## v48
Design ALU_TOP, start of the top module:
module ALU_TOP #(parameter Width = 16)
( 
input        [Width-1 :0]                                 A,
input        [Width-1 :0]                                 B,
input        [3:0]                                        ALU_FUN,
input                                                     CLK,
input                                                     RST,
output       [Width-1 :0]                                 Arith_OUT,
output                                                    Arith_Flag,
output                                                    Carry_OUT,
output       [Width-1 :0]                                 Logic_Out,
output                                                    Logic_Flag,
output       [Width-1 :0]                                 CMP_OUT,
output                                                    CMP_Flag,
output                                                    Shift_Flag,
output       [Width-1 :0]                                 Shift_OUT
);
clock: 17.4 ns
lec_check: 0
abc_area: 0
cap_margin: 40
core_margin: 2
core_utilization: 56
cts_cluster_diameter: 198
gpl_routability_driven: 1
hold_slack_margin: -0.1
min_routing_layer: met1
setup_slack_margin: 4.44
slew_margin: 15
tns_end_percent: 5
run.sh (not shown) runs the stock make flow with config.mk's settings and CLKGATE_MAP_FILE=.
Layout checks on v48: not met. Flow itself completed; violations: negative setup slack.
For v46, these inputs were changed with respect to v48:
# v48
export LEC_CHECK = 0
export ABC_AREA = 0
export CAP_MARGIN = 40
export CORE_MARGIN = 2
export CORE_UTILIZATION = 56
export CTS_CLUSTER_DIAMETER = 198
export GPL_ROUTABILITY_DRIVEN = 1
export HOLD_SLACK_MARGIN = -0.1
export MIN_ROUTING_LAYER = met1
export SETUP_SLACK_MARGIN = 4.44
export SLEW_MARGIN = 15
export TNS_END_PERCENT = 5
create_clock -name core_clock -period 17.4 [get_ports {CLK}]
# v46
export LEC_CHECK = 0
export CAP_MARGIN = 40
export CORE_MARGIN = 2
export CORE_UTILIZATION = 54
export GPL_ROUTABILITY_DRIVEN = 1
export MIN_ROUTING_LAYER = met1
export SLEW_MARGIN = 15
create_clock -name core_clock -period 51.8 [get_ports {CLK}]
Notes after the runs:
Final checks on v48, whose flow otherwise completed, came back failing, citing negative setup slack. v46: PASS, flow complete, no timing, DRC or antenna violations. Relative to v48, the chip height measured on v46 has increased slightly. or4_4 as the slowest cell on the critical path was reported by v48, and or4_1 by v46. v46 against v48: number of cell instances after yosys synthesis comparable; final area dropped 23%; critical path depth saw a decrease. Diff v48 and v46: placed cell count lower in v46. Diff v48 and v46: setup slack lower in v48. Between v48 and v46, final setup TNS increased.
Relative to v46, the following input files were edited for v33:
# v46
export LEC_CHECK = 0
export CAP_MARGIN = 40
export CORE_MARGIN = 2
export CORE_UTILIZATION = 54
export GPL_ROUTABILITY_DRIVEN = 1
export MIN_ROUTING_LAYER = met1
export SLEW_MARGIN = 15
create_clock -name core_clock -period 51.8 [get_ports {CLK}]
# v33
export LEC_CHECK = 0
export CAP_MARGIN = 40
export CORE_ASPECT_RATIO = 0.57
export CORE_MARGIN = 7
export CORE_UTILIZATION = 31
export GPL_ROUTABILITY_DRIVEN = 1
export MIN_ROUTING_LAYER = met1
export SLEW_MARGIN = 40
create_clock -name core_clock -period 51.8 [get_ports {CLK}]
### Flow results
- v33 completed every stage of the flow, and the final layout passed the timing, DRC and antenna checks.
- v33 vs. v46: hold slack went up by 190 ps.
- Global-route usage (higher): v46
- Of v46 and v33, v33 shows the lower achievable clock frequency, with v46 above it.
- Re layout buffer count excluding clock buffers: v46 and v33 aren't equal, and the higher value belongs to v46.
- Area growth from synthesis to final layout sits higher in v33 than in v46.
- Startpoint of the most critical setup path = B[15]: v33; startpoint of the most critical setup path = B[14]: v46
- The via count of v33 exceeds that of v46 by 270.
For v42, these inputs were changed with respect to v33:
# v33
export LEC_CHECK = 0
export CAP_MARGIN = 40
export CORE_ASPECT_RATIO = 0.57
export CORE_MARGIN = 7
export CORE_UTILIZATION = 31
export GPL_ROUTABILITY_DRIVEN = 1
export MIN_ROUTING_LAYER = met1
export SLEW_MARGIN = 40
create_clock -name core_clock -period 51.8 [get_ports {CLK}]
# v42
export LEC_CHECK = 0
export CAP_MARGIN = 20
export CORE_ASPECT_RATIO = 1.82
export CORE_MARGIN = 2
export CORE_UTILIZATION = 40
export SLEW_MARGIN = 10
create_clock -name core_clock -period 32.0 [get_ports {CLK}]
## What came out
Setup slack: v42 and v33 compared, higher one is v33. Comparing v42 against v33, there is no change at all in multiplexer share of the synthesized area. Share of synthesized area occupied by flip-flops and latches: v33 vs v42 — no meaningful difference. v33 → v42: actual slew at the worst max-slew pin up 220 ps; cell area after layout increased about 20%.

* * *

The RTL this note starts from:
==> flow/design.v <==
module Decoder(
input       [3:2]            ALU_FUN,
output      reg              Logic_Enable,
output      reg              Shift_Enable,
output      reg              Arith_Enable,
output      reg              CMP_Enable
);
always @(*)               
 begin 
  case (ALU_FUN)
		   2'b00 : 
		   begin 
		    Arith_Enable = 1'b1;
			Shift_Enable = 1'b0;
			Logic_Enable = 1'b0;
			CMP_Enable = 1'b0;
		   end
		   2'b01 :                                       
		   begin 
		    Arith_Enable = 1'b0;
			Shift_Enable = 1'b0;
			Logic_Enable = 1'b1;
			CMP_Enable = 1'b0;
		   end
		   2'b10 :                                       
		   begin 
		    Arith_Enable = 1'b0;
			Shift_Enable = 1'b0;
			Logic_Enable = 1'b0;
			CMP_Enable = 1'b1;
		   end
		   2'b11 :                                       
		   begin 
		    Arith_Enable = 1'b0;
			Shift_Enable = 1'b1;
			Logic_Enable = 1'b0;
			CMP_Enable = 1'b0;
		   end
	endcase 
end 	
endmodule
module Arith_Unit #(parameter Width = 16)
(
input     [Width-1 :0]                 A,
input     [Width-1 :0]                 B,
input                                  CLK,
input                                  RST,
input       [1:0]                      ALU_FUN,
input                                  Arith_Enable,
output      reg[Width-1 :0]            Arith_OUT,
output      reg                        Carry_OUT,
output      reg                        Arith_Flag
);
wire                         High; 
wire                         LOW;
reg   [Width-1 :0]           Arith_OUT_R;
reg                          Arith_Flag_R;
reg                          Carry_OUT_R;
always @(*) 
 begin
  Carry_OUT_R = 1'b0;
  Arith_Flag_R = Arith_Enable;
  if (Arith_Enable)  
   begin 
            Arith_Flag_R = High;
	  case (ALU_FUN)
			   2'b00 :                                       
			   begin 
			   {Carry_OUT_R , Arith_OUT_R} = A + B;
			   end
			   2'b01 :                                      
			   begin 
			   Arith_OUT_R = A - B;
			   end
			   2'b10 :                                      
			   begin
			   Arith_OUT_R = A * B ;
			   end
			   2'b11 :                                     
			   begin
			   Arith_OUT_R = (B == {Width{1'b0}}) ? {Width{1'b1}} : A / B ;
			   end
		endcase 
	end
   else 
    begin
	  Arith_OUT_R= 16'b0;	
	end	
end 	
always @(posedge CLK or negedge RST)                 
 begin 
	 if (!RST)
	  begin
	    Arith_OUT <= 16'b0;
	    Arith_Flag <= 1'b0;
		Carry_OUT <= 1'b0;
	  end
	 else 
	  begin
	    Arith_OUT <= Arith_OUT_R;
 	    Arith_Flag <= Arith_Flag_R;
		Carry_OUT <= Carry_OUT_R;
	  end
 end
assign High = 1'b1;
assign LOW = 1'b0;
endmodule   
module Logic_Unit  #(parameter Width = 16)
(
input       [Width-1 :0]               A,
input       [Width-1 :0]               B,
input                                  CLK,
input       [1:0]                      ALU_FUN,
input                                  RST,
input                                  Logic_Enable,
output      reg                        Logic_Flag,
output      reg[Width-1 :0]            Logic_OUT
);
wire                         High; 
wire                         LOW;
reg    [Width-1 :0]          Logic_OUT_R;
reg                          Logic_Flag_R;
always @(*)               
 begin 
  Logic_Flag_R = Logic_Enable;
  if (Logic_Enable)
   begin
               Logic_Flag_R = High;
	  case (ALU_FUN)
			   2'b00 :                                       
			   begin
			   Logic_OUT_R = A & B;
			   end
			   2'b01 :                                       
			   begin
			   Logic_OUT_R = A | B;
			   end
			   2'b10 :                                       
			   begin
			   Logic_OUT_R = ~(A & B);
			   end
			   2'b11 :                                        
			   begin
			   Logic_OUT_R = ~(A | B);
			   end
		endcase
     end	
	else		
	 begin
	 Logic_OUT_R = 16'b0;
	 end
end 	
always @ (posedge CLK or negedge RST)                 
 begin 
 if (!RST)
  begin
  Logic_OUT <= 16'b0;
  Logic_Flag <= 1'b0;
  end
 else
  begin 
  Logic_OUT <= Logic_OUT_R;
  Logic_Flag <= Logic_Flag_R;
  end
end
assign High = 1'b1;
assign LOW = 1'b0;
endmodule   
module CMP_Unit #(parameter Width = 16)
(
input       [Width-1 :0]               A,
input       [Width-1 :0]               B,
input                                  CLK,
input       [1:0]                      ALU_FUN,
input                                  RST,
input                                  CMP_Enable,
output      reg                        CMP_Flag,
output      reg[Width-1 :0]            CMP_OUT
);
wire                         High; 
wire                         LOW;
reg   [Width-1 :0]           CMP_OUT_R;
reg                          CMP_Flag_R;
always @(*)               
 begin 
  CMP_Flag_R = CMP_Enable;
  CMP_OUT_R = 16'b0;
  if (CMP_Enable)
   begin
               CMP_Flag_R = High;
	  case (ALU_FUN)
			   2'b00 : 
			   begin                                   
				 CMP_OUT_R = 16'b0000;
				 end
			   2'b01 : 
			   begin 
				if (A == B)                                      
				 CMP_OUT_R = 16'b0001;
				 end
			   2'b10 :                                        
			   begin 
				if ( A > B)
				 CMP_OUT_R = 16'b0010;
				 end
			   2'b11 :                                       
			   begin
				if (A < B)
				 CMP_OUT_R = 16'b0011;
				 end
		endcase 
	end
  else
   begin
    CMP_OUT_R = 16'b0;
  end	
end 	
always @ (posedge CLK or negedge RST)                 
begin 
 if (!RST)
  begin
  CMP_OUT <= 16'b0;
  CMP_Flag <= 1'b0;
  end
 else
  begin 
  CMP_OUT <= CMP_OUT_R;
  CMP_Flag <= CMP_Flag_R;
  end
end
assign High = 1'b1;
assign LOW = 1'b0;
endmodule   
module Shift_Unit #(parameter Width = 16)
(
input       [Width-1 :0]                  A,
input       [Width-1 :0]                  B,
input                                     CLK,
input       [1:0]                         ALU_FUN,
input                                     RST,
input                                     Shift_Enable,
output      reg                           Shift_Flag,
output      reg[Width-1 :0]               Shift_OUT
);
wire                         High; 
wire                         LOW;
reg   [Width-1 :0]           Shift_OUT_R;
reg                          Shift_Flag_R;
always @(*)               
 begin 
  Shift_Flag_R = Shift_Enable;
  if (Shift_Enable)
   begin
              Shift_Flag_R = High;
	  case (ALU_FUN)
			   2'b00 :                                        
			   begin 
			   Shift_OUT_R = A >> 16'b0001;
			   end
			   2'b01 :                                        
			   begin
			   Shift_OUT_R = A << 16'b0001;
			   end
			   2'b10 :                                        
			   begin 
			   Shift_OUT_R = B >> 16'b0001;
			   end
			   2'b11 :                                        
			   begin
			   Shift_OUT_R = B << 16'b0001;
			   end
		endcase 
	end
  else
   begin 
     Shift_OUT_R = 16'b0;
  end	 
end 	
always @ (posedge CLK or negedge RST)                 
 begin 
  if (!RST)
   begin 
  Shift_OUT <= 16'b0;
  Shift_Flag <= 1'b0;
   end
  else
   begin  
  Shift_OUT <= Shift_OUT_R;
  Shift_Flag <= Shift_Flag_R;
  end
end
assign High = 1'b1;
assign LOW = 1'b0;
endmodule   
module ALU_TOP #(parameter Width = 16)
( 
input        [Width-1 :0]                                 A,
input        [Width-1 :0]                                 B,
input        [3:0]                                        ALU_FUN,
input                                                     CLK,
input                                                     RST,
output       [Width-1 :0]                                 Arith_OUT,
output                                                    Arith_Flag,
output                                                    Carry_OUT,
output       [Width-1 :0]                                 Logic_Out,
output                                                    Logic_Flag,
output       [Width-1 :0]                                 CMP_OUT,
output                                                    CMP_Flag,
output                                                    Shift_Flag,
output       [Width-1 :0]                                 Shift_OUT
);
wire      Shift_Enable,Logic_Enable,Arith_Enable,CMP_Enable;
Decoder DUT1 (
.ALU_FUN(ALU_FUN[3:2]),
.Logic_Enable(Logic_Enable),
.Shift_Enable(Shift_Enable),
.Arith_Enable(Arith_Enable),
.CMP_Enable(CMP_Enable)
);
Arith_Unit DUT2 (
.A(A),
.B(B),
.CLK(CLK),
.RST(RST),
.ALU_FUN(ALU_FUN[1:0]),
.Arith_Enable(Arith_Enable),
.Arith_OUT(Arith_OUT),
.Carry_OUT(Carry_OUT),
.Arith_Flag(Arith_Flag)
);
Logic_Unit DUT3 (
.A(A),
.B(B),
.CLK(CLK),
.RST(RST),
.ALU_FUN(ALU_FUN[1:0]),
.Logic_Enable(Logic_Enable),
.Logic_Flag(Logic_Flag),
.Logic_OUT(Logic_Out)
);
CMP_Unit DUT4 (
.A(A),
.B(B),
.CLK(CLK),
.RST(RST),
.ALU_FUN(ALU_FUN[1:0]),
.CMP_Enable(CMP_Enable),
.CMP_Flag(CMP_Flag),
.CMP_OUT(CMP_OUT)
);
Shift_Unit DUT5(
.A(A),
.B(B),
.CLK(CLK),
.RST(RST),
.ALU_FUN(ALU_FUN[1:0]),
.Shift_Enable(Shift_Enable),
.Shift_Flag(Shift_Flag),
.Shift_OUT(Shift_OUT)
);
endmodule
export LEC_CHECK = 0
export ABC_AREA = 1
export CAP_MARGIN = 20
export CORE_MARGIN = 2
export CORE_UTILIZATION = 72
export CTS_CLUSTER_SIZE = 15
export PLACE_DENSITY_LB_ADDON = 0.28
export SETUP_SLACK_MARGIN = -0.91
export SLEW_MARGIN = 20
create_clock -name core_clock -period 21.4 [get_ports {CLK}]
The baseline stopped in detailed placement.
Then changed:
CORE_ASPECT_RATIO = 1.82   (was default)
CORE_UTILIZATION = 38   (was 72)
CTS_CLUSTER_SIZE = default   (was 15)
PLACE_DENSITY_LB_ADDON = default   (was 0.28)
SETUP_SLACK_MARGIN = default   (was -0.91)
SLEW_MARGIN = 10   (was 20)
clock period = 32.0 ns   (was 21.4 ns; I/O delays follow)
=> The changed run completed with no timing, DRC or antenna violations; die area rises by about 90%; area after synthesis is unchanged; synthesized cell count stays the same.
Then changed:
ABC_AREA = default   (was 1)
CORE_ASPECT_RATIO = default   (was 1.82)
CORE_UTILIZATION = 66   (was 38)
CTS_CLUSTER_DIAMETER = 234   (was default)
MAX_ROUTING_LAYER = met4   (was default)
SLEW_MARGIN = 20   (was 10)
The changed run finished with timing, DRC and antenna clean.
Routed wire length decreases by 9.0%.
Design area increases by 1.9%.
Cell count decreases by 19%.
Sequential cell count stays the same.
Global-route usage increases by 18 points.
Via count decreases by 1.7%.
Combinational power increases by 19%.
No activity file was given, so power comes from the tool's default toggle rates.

Exercise prompt: Check the listing above for "power". Show every line where it turns up.

Output for this exercise:
Combinational power increases by 19%.
No activity file was given, so power comes from the tool's default toggle rates.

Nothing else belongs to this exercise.